小野と高原がそろった今季の清水。大幅に変更したチームはどうなるか
小野と高原がそろった今季の清水。大幅に変更したチームはどうなるか【写真:YUTAKA/アフロスポーツ】

 黄金コンビの結成――。小野伸二と高原直泰、地元・清水のサッカーファンが長年夢見ていた2人がついに同じチームでプレーすることになった。


 清水エスパルスは、2010年シーズンをもって、6年間チームを指揮してきた長谷川健太氏が退任し、多くの選手がチームを去った。それに伴い、今シーズンはイラン代表前監督で国際経験豊富なアフシン・ゴトビ氏を招へいし、新しいスタートを切ることになった。

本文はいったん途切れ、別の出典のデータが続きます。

===== config.mk =====
export PLATFORM = sky130hd
export DESIGN_NAME = mct_ctrl
export DESIGN_NICKNAME = d
export VERILOG_FILES = /design/src/sv/mct_pkg.sv /design/src/sv/mct_ctrl.sv
export SDC_FILE = /design/constraint.sdc
export NUM_CORES = 1
export LEC_CHECK = 0
export BUFFER_PORTS_ARGS = -buffer_cell sky130_fd_sc_hd__clkbuf_2
export CAP_MARGIN = 20
export CORE_UTILIZATION = 30
export DETAILED_ROUTE_END_ITERATION = 8
export PLACE_DENSITY_LB_ADDON = 0.2
export SYNTH_ARGS = -nofsm -noshare
export SYNTH_HDL_FRONTEND = slang
export SYNTH_SLANG_ARGS = --single-unit

===== constraint.sdc =====
create_clock -name clock -period 1.95 [get_ports clock]
set_input_delay 0.195 -clock clock [delete_from_list [all_inputs] [get_ports clock]]
set_output_delay 0.195 -clock clock [all_outputs]
set_load 0.01 [all_outputs]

 しかし、戦力的な評価としては、今シーズンは大幅なダウンになることは否めない。2010年のリーグ最終戦の時点で32人いた登録選手が、今季は29人に減少。しかも、同年のリーグ戦に30試合以上出場していた主力選手6人(ヨンセン、岡崎慎司、藤本淳吾、兵働昭弘、本田拓也、西部洋平)に加え、クラブ生え抜きの市川大祐、伊東輝悦までもが退団した。さらに、他クラブへの期限付き移籍選手なども含めると、総勢13選手がチームを去った。これにより在籍選手の平均年俸は大幅に下がったが、平均年齢や経験値も極端に下がった。そうなった以上、今季、苦戦を強いられるのは避けられないだろう。


 その中で、強化部はできる限りの補強を行った。中でも地元出身選手を積極的に獲得。藤枝東出身の村松太輔、清水商業出身の小林大吾。そして、清水東出身の高原である。特に、この高原の獲得に関しては旧友、小野との共存に大きな期待を寄せている。

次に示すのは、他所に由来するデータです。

### config.mk
export PLATFORM = sky130hd
export DESIGN_NAME = distinct_value_counter
export DESIGN_NICKNAME = d
export VERILOG_FILES = /design/src/sv/dvc_pkg.sv /design/src/sv/dvc_cell.sv /design/src/sv/dvc_tally.sv /design/src/sv/distinct_value_counter.sv
export SDC_FILE = /design/constraint.sdc
export NUM_CORES = 1
export LEC_CHECK = 0
export ABC_AREA = 1
export BUFFER_PORTS_ARGS = -buffer_cell sky130_fd_sc_hd__buf_2
export CAP_MARGIN = 20
export CORE_UTILIZATION = 35
export DETAILED_ROUTE_END_ITERATION = 7
export MAX_ROUTING_LAYER = met4
export PLACE_DENSITY = 0.57
export SKIP_LAST_GASP = 1
export SLEW_MARGIN = 5
export SYNTH_ARGS = -nofsm -noshare
export SYNTH_HDL_FRONTEND = slang
export SYNTH_HIERARCHICAL = 1
export SYNTH_SLANG_ARGS = --single-unit
### constraint.sdc
create_clock -name clk -period 5.73 [get_ports clk]
set_clock_uncertainty 0.15 [all_clocks]
set_input_delay 1.719 -clock clk [delete_from_list [all_inputs] [get_ports clk]]
set_output_delay 1.719 -clock clk [all_outputs]
set_load 0.03 [all_outputs]
### src/sv/dvc_pkg.sv
package dvc_pkg;

  localparam int VALUE_W           = 32;
  localparam int COUNT_W           = 5;
  localparam int DEFAULT_MAX_ITEMS = 16;

  // Request travelling down the cell chain
  typedef struct packed {
    logic               valid;   // slot carries a request
    logic               active;  // value was taken into the set (not dropped)
    logic               last;    // closes the set
    logic               ovf;     // set overflowed (meaningful with last)
    logic               seen;    // an earlier cell already holds this value
    logic               placed;  // a cell took this value as a new distinct one
    logic [VALUE_W-1:0] value;
  } dvc_token_t;

endpackage

### src/sv/dvc_cell.sv
module dvc_cell
  import dvc_pkg::*;
(
  input  logic       clk,
  input  logic       rst,
  input  logic       adv,
  input  dvc_token_t tok_in,
  output dvc_token_t tok_out
);

  logic               occupied;
  logic [VALUE_W-1:0] stored;
  logic               hit;
  logic               take;
  dvc_token_t         tok_mod;

  always_comb begin
    hit  = tok_in.valid && tok_in.active && occupied && (stored == tok_in.value);
    take = tok_in.valid && tok_in.active && !occupied && !tok_in.seen && !tok_in.placed;
    tok_mod        = tok_in;
    tok_mod.seen   = tok_in.seen | hit;
    tok_mod.placed = tok_in.placed | take;
  end

  // Free the cell once the closing request has gone by
  always_ff @(posedge clk) begin
    if (rst) begin
      occupied <= 1'b0;
    end else if (adv) begin
      if (tok_in.valid && tok_in.last) begin
        occupied <= 1'b0;
      end else if (take) begin
        occupied <= 1'b1;
      end
    end
  end

  always_ff @(posedge clk) begin
    if (adv && take) begin
      stored <= tok_in.value;
    end
  end

  always_ff @(posedge clk) begin
    if (rst) begin
      tok_out.valid <= 1'b0;
    end else if (adv) begin
      tok_out <= tok_mod;
    end
  end

endmodule

### src/sv/dvc_tally.sv
module dvc_tally
  import dvc_pkg::*;
#(
  parameter int MAX_ITEMS = DEFAULT_MAX_ITEMS
) (
  input  logic               clk,
  input  logic               rst,
  input  logic               adv,
  input  dvc_token_t         tok_in,
  input  logic               out_stall,
  output logic               out_valid,
  output logic [COUNT_W-1:0] out_count,
  output logic               out_ovf
);

  localparam int CW = $clog2(MAX_ITEMS + 1);

  logic [CW-1:0]    count;
  logic [CW-1:0]    count_next;
  logic [CW+4:0]    count_ext;
  logic             fire;

  always_comb begin
    count_next = count + CW'(tok_in.placed);
    count_ext  = {5'b0, count_next};
    fire       = adv && tok_in.valid && tok_in.last;
  end

  always_ff @(posedge clk) begin
    if (rst) begin
      count <= '0;
    end else if (adv && tok_in.valid) begin
      count <= tok_in.last ? '0 : count_next;
    end
  end

  always_ff @(posedge clk) begin
    if (rst) begin
      out_valid <= 1'b0;
    end else if (fire) begin
      out_valid <= 1'b1;
    end else if (!out_stall) begin
      out_valid <= 1'b0;
    end
  end

  // A single distinct value reports as zero
  always_ff @(posedge clk) begin
    if (fire) begin
      out_count <= (count_next == CW'(1)) ? '0 : count_ext[COUNT_W-1:0];
      out_ovf   <= tok_in.ovf;
    end
  end

endmodule

### src/sv/distinct_value_counter.sv
// Channel  | Signals                                    | Direction
// ---------+--------------------------------------------+----------
// sample   | sample_valid, sample_stall, sample_value,  | in
//          | last_item                                  |
// result   | result_valid, result_stall,                | out
//          | distinct_count, overflow                   |
//
// While sample_stall is low, one request enters per cycle and the chain of MAX_ITEMS
// cells moves one cell a cycle. The tally registers the result behind the last cell.
// The closing request frees each cell as it passes: no clearing pass after reset.
// A stalled result holds the whole chain, so sample_stall follows result_stall
// while a result is pending.
module distinct_value_counter
  import dvc_pkg::*;
#(
  parameter int MAX_ITEMS = DEFAULT_MAX_ITEMS
) (
  input  logic                      clk,
  input  logic                      rst,
  input  logic                      sample_valid,
  output logic                      sample_stall,
  input  logic signed [VALUE_W-1:0] sample_value,
  input  logic                      last_item,
  output logic                      result_valid,
  input  logic                      result_stall,
  output logic [COUNT_W-1:0]        distinct_count,
  output logic                      overflow
);

  localparam int            CW      = $clog2(MAX_ITEMS + 1);
  localparam logic [CW-1:0] MAX_CNT = CW'(MAX_ITEMS);

  // Intake: number of stored values and drop flag of the open set
  logic [CW-1:0] item_count;
  logic          overflow_seen;
  logic          adv;
  logic          accept;
  logic          room;
  dvc_token_t    link [MAX_ITEMS+1];

  // Advance the chain whenever the result register can take what exits
  assign adv          = !result_valid || !result_stall;
  assign sample_stall = !adv;
  assign accept       = sample_valid && adv;
  assign room         = item_count < MAX_CNT;

  // Build the request at the head of the chain; a dropped value goes inert
  always_comb begin
    link[0].valid  = sample_valid;
    link[0].active = room;
    link[0].last   = last_item;
    link[0].ovf    = overflow_seen || !room;
    link[0].seen   = 1'b0;
    link[0].placed = 1'b0;
    link[0].value  = sample_value;
  end

  // Count stored values, note drops, restart on the closing request
  always_ff @(posedge clk) begin
    if (rst) begin
      item_count    <= '0;
      overflow_seen <= 1'b0;
    end else if (accept) begin
      if (last_item) begin
        item_count    <= '0;
        overflow_seen <= 1'b0;
      end else if (room) begin
        item_count    <= item_count + CW'(1);
      end else begin
        overflow_seen <= 1'b1;
      end
    end
  end

  // Chain of compare-and-hold cells: each keeps one distinct value of the set
  for (genvar i = 0; i < MAX_ITEMS; i++) begin : g_cell
    dvc_cell u_cell (
      .clk     (clk),
      .rst     (rst),
      .adv     (adv),
      .tok_in  (link[i]),
      .tok_out (link[i+1])
    );
  end

  // Count new values leaving the chain and register the result
  dvc_tally #(
    .MAX_ITEMS (MAX_ITEMS)
  ) u_tally (
    .clk       (clk),
    .rst       (rst),
    .adv       (adv),
    .tok_in    (link[MAX_ITEMS]),
    .out_stall (result_stall),
    .out_valid (result_valid),
    .out_count (distinct_count),
    .out_ovf   (overflow)
  );

  a_no_single: assert property (@(posedge clk) disable iff (rst)
    result_valid |-> distinct_count != COUNT_W'(1))
    else $error("single distinct value reported as one");

  a_count_bound: assert property (@(posedge clk) disable iff (rst)
    item_count <= MAX_CNT)
    else $error("item count beyond capacity");

  a_stall_link: assert property (@(posedge clk) disable iff (rst)
    sample_stall == (result_valid && result_stall))
    else $error("input stall out of step with result stall");

  a_drop_flag: assert property (@(posedge clk) disable iff (rst)
    (accept && !room && !last_item) |=> overflow_seen)
    else $error("dropped value not flagged");

endmodule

 小野と高原は小学生のころからお互いの存在を認める仲。そして、「小野・高原コンビ」といえば、1994年のU−16アジア選手権・カタール大会の優勝メンバーであり、99年のワールドユース(現U−20ワールドカップ)・ナイジェリア大会準優勝時の主力選手である。日本のサッカー史上で最も輝いた時代、成績を収めた主力選手たちだ。その黄金コンビが今季、清水で再会し、同じオレンジ色のユニホームに袖を通す。

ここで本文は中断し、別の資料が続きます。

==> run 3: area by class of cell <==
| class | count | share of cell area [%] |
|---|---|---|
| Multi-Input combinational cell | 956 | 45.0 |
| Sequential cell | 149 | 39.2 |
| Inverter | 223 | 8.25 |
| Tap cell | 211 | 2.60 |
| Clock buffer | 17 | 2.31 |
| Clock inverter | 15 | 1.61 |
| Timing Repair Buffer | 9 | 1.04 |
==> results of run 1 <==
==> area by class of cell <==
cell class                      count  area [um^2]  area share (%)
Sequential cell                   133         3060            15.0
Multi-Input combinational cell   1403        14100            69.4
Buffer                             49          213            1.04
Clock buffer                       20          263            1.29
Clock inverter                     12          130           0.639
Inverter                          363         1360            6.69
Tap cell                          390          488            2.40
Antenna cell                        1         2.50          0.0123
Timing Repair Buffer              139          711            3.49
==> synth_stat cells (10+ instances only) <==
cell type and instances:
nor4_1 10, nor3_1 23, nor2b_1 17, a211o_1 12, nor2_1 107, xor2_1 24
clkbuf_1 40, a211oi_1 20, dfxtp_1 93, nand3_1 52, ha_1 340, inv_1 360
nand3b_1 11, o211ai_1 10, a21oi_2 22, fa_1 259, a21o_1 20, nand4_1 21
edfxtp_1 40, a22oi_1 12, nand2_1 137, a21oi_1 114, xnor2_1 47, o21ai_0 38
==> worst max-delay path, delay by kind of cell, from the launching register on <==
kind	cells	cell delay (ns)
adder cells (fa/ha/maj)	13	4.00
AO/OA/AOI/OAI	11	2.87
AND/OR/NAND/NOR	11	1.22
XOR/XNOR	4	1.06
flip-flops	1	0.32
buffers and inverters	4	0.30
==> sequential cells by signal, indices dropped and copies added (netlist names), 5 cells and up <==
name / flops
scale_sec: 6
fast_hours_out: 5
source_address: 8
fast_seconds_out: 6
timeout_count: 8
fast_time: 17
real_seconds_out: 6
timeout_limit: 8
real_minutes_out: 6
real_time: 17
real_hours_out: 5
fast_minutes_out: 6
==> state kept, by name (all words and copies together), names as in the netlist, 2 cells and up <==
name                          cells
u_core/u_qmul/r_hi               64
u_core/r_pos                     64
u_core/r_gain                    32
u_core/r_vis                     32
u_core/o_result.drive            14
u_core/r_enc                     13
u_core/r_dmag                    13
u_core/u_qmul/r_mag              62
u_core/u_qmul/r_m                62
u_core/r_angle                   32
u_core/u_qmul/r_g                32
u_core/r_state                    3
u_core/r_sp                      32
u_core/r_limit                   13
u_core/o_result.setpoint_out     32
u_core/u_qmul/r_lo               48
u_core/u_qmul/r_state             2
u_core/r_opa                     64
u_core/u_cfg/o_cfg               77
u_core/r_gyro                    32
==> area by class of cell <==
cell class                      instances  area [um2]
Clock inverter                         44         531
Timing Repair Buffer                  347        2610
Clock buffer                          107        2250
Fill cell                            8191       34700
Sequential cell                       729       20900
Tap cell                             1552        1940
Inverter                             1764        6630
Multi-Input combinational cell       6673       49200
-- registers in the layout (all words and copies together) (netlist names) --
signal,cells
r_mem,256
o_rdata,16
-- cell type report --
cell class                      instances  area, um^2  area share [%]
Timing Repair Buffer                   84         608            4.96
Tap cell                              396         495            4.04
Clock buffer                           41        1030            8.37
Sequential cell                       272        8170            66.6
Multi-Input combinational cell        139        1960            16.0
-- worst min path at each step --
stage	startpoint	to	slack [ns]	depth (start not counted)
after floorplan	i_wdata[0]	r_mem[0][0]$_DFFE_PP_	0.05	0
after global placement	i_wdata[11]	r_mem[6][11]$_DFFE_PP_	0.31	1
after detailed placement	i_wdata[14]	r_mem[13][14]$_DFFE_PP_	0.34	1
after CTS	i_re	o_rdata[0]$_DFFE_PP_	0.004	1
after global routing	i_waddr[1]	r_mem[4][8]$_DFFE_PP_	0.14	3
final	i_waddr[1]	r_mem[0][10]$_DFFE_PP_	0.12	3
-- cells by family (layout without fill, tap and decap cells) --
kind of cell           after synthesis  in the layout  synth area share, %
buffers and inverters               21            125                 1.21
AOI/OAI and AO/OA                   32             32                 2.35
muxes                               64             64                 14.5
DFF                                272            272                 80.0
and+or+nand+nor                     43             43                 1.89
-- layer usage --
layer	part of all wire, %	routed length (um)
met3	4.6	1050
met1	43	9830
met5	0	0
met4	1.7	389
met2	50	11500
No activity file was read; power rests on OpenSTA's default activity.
--- src/rtl/assert_macros.svh ---
// Assertion macros for the RTL of the double-ended queue.
`ifndef ASSERT_MACROS_SVH
`define ASSERT_MACROS_SVH

// The property must hold at every rising clock edge outside reset.
`define ASSERT_CLK(lbl, clk, rst_n, prop, msg) \
    lbl: assert property (@(posedge clk) disable iff (!rst_n) (prop)) else $error(msg);

// The expression must never be true at a rising clock edge outside reset.
`define ASSERT_NEVER(lbl, clk, rst_n, expr, msg) \
    lbl: assert property (@(posedge clk) disable iff (!rst_n) !(expr)) else $error(msg);

`endif

--- src/rtl/dq_pkg.sv ---
// Package with the types and constants of the double-ended queue.
package dq_pkg;

    localparam int DEPTH_DEFAULT = 16;
    localparam int OP_W          = 3;
    localparam int TAG_W         = 16;
    localparam int VALUE_W       = 32;
    localparam int STATUS_W      = 2;
    localparam int LEN_W         = 5;

    typedef enum logic [OP_W-1:0] {
        OP_PUSH_FRONT = 3'd0,
        OP_PUSH_BACK  = 3'd1,
        OP_POP_FRONT  = 3'd2,
        OP_POP_BACK   = 3'd3,
        OP_PEEK       = 3'd4
    } op_t;

    typedef enum logic [STATUS_W-1:0] {
        ST_DONE  = 2'd0,
        ST_EMPTY = 2'd1,
        ST_FULL  = 2'd2
    } status_t;

    typedef struct packed {
        logic [TAG_W-1:0]          tag;
        logic signed [VALUE_W-1:0] value;
    } entry_t;

    localparam int ENTRY_W = $bits(entry_t);

endpackage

 新体制会見時に竹内康人新社長が高原を紹介した際にも、「小野君、高原君、2人のホットラインが、エスパルスの勝利に結びつくと確信しています」と語ったように、かつて日本サッカー史に偉大な記録を打ち立てた黄金コンビに、多くのファンが期待を寄せている。そして、それはチームの指揮を執るゴトビ監督も同じ。今シーズンのキャプテンに小野、副キャプテンに高原(とボスナー)を指名した。このことからも、2人に対する期待値がいかに大きいかが伝わってくる。

好調の小野に対して高原はいまだノーゴール

 新体制となって始動した清水は、2月の鹿児島キャンプで3回の練習試合を行った。静岡に戻ってきてからは横浜F・マリノスとのプレシーズンマッチを1試合と、最終仕上げとしてアルビレックス新潟と練習試合を1回、計5回の対外試合を行っている。特に、2月20日に愛鷹公園競技場で行われたプレシーズンマッチでは、沼津市出身の小野、三島市出身の高原が地元に凱旋(がいせん)するとあって7000人を越える観客がスタンドを埋めた。試合は太田宏介と大前元紀がゴールを決め、2−1で清水が勝利。残念ながら小野と高原にゴールは生まれなかったが、前線やトップ下に入り体を張ってボールを引き出した高原と、中盤で巧みなパスを駆使して攻撃陣を動かした小野の活躍は多くのサポーターを満足させたことだろう。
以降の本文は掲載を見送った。